> [DATA FOR THIS TASK]
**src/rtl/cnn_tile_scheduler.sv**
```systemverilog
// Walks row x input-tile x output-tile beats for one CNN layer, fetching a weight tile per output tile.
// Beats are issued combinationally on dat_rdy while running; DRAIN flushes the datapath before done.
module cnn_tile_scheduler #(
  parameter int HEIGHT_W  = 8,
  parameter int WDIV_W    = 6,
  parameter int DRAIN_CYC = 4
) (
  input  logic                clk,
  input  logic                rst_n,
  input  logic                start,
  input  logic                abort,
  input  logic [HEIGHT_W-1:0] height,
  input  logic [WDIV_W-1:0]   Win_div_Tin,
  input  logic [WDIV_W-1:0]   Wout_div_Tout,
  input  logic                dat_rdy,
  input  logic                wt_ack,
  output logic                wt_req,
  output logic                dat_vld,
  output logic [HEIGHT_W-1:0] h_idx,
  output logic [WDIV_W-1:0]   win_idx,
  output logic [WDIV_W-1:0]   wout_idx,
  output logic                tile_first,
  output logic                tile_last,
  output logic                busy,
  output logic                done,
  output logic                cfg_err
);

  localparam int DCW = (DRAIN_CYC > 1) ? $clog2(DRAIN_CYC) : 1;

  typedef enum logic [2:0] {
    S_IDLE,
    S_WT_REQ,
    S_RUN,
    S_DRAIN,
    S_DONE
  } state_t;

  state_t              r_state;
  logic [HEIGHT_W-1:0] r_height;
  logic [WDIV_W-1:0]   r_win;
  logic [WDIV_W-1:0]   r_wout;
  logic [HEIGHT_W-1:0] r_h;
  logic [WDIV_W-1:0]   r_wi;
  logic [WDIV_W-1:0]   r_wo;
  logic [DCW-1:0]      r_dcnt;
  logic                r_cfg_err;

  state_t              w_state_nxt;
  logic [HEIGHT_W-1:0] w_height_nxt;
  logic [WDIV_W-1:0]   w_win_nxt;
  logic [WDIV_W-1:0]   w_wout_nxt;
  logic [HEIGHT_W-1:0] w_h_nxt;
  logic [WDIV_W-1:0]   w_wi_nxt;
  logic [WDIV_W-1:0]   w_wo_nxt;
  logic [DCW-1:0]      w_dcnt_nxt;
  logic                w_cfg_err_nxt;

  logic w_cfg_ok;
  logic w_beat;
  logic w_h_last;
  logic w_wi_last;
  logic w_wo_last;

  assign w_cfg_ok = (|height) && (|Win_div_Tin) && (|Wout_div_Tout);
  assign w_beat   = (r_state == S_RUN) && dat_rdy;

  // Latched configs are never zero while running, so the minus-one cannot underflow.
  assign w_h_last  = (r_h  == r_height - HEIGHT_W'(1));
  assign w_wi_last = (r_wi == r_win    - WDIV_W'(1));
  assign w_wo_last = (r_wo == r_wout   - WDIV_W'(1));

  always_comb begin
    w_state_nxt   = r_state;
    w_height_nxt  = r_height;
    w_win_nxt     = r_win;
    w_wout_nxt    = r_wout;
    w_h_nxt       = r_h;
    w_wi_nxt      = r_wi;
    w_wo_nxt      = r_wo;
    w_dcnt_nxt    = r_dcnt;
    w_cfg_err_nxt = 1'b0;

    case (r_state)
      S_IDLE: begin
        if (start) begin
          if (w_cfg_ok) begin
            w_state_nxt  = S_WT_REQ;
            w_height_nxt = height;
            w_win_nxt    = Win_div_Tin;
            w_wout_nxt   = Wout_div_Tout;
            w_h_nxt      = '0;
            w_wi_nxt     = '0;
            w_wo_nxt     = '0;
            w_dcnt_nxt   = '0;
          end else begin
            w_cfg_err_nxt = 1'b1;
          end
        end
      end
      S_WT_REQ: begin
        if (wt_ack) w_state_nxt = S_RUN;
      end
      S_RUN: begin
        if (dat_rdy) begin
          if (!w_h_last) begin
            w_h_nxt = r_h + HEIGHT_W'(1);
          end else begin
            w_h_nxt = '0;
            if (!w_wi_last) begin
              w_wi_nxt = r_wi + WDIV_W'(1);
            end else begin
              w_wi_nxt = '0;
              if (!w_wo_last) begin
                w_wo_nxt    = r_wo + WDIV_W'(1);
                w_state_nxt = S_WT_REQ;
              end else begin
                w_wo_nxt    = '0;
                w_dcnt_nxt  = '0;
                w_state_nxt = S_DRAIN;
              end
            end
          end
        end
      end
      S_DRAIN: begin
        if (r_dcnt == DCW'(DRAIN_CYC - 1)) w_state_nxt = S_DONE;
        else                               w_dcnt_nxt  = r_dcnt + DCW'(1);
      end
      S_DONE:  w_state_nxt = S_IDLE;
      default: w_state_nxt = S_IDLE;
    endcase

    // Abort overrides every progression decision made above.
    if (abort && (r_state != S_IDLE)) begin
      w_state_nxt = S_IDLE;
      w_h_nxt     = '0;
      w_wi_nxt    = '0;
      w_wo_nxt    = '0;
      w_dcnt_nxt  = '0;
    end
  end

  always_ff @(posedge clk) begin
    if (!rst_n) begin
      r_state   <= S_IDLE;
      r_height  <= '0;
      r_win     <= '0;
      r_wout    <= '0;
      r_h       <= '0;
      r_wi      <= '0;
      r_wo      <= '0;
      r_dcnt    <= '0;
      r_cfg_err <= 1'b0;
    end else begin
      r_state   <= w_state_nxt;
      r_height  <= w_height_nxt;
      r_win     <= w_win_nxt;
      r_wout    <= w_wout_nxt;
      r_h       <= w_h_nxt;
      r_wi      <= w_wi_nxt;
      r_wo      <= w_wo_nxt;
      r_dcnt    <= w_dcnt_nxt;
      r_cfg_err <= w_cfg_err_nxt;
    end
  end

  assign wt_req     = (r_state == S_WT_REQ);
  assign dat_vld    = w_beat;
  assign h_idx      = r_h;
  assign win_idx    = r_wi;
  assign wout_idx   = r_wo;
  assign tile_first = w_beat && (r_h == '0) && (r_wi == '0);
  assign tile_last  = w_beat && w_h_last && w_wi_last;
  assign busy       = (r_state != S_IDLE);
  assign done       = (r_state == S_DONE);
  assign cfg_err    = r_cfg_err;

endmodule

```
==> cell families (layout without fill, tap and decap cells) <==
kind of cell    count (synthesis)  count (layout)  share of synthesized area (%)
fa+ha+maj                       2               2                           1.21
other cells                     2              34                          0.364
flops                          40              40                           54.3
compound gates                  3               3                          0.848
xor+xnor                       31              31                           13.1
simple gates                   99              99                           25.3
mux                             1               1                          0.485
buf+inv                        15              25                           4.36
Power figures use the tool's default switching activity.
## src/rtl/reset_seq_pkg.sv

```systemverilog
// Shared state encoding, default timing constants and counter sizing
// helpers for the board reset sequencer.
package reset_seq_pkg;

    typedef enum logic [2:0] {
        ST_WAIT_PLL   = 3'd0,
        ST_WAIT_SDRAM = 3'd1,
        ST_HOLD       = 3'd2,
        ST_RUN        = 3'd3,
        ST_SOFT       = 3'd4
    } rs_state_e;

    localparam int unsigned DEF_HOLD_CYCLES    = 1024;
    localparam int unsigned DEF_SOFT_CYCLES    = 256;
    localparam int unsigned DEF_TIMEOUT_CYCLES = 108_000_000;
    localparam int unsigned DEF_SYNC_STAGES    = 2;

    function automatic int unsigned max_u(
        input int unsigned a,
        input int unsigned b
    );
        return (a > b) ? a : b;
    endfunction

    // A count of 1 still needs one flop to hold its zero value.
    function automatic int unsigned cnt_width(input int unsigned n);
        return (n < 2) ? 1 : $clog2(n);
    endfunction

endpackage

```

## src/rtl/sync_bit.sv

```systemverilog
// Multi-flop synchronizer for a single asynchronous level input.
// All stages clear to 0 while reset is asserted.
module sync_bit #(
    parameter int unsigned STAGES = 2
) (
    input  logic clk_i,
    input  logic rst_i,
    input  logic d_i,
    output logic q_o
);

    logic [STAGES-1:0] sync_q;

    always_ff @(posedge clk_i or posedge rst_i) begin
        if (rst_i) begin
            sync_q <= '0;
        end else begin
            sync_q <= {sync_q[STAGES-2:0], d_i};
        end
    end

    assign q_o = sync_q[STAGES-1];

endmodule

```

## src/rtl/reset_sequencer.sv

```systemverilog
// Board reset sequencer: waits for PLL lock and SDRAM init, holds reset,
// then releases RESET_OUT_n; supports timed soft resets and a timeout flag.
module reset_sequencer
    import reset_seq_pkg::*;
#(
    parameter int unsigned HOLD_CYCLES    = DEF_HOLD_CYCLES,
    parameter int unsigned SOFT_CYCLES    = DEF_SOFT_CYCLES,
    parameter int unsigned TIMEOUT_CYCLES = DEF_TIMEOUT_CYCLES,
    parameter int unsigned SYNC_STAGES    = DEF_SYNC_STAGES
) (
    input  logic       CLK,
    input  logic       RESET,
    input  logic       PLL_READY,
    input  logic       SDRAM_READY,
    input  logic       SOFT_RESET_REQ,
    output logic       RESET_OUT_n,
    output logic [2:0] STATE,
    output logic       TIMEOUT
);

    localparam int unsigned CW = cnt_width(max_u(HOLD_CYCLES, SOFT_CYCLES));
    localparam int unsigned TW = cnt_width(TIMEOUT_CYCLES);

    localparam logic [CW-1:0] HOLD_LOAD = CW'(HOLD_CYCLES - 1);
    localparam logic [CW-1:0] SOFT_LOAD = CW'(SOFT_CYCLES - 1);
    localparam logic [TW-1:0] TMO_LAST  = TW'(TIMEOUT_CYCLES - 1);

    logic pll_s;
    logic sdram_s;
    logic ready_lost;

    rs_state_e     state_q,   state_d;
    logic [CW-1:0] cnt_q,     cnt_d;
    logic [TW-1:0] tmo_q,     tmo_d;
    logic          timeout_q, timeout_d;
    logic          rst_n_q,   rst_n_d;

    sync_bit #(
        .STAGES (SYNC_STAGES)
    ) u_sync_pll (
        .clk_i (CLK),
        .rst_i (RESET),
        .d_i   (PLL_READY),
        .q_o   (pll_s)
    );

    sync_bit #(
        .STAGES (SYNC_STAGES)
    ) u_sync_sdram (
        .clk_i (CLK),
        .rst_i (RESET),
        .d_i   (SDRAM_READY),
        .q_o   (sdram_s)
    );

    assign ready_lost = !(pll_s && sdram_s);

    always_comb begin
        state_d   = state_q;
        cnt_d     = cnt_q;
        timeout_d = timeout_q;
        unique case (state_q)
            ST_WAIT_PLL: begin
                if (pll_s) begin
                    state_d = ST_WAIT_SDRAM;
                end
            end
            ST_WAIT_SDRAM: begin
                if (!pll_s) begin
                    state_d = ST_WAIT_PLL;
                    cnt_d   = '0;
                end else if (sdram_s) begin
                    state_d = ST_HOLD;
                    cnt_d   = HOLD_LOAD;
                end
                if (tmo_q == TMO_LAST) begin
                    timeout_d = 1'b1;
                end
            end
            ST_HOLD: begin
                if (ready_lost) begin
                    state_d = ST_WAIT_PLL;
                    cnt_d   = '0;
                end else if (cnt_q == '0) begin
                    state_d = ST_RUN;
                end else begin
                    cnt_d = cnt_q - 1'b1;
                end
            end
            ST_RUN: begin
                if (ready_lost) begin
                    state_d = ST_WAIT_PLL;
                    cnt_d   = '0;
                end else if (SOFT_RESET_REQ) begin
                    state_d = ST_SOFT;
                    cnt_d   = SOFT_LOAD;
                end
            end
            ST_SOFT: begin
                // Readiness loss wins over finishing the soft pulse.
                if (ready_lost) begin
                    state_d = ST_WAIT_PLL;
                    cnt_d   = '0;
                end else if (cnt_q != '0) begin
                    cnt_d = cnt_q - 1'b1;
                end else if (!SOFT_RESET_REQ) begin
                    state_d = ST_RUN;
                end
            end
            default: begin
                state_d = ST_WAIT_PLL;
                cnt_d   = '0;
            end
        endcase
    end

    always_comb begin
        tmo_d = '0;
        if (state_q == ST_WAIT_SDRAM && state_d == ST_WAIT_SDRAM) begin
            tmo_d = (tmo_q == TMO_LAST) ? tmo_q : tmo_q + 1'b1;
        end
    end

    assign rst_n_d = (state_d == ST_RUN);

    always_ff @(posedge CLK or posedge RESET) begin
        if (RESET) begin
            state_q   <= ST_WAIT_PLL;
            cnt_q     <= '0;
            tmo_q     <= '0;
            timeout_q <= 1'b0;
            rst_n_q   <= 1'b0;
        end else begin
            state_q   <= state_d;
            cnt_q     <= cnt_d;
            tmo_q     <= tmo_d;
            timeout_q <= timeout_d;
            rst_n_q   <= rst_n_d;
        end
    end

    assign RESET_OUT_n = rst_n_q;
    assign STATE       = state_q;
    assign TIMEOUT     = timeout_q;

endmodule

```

> [PROBLEM TO WORK ON]
With the string "layout" as the key, filter the data above and show the lines that match.

> [TASK ANSWER]
==> cell families (layout without fill, tap and decap cells) <==
kind of cell    count (synthesis)  count (layout)  share of synthesized area (%)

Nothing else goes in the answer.